Podkreślił, że Polacy coraz chętniej jeżdżą autami pomiędzy miastami i w tym segmencie Panek Car Sharing odnotował 50% udział w obrotach.
– Obecnie, jeśli chodzi o UE, jesteśmy na 6 miejscu pod względem największych car sharingów. Jeśli byśmy liczyli całą Europę, łącznie z Moskwą, to wtedy jesteśmy już na 11 – dodał.
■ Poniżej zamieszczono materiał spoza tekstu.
### src/rtl/mac_pkg.sv
// mac_pkg: shared definitions for the block-reduce MAC slice.
//   - mac_state_e : reduce controller states
//   - MAC_DATA_W  : default width of a streamed MAC result word
//   - MAC_NUM_WORDS : default number of words per block-read burst
//   - MAC_IDX_W   : width of word index / counter (covers up to 64 words)
//   - MAC_SUM_EXT : extra sum bits so 64 full-scale words cannot overflow
package mac_pkg;

  typedef enum logic [1:0] {
    ST_IDLE    = 2'd0,
    ST_REQ     = 2'd1,
    ST_COLLECT = 2'd2,
    ST_DONE    = 2'd3
  } mac_state_e;

  localparam int MAC_DATA_W    = 32;
  localparam int MAC_NUM_WORDS = 64;
  localparam int MAC_IDX_W     = 6;
  localparam int MAC_SUM_EXT   = 6;

endpackage

### src/rtl/mac_block_reduce_if.sv
// mac_block_reduce_if: handshake and result bus of mac_block_reduce.
//   Requests   : EN_reduce / RDY_reduce (start), RDY_blockRead / EN_blockRead
//   Stream     : VALID_memVal, memVal_data
//   Result     : VALID_result, EN_resultAck, res_sum, res_max, res_max_idx, res_min
//   master modport = environment side, slave modport = reducer side.
interface mac_block_reduce_if
  import mac_pkg::*;
#(
  parameter int DATA_W = MAC_DATA_W
);
  logic                          EN_reduce;
  logic                          RDY_reduce;
  logic                          RDY_blockRead;
  logic                          EN_blockRead;
  logic                          VALID_memVal;
  logic [DATA_W-1:0]             memVal_data;
  logic                          VALID_result;
  logic                          EN_resultAck;
  logic [DATA_W+MAC_SUM_EXT-1:0] res_sum;
  logic [DATA_W-1:0]             res_max;
  logic [MAC_IDX_W-1:0]          res_max_idx;
  logic [DATA_W-1:0]             res_min;

  modport master (
    output EN_reduce, RDY_blockRead, VALID_memVal, memVal_data, EN_resultAck,
    input  RDY_reduce, EN_blockRead, VALID_result, res_sum, res_max, res_max_idx, res_min
  );

  modport slave (
    input  EN_reduce, RDY_blockRead, VALID_memVal, memVal_data, EN_resultAck,
    output RDY_reduce, EN_blockRead, VALID_result, res_sum, res_max, res_max_idx, res_min
  );
endinterface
Odnosząc się do samochodów elektrycznych wchodzących w skład floty Panka problemem są nie tylko staje ładowania, ale i mały zasięg tych pojazdów. – Liczymy na to, że samochody elektryczne w końcu będą tak unowocześnione, że zasięg sięgnie minimum 400 km. Jeśli jest mniejszy, to opłacalność takiego samochodu w car sharingu jest znikoma. Poza tym klienci nie chcą parkować samochodów w stacjach ładowania – nawet mając bonus w postaci 40 zł – powiedział.
Na pytanie, czy ma w planach debiut giełdowy Maciej Panek powiedział: „o giełdzie myślimy już od bardzo dawna. Jesteśmy spółką akcyjną. Ciągle czekamy na ten właściwy moment. I uważamy, że on jeszcze nie nastąpił, że na razie jeszcze mamy środki lub sami potrafimy je
zorganizować, aby rozwijać naszą firmę”
Jakie marki samochodów znajdą się we flocie Panka?
– Ostatnio mieliśmy dużo nowości, były to bardziej ciekawostki dla pasjonatów motoryzacji i dla ludzi chcących spełniać swoje marzenia. Wprowadziliśmy do usługi takie auta jak Ferrari, Aston Martin, za chwile będą jeszcze kolejne – Porsche, Tesla i wiele, wiele innych. Ale tak, jak powiedziałem, to dla pasjonatów. W tym roku, wprowadziliśmy nowego Yaris-a. Będziemy mieć Opla Corsę, który też będzie bardzo dobrym samochodem dla ludzi, którzy poruszają się po mieście – dodał.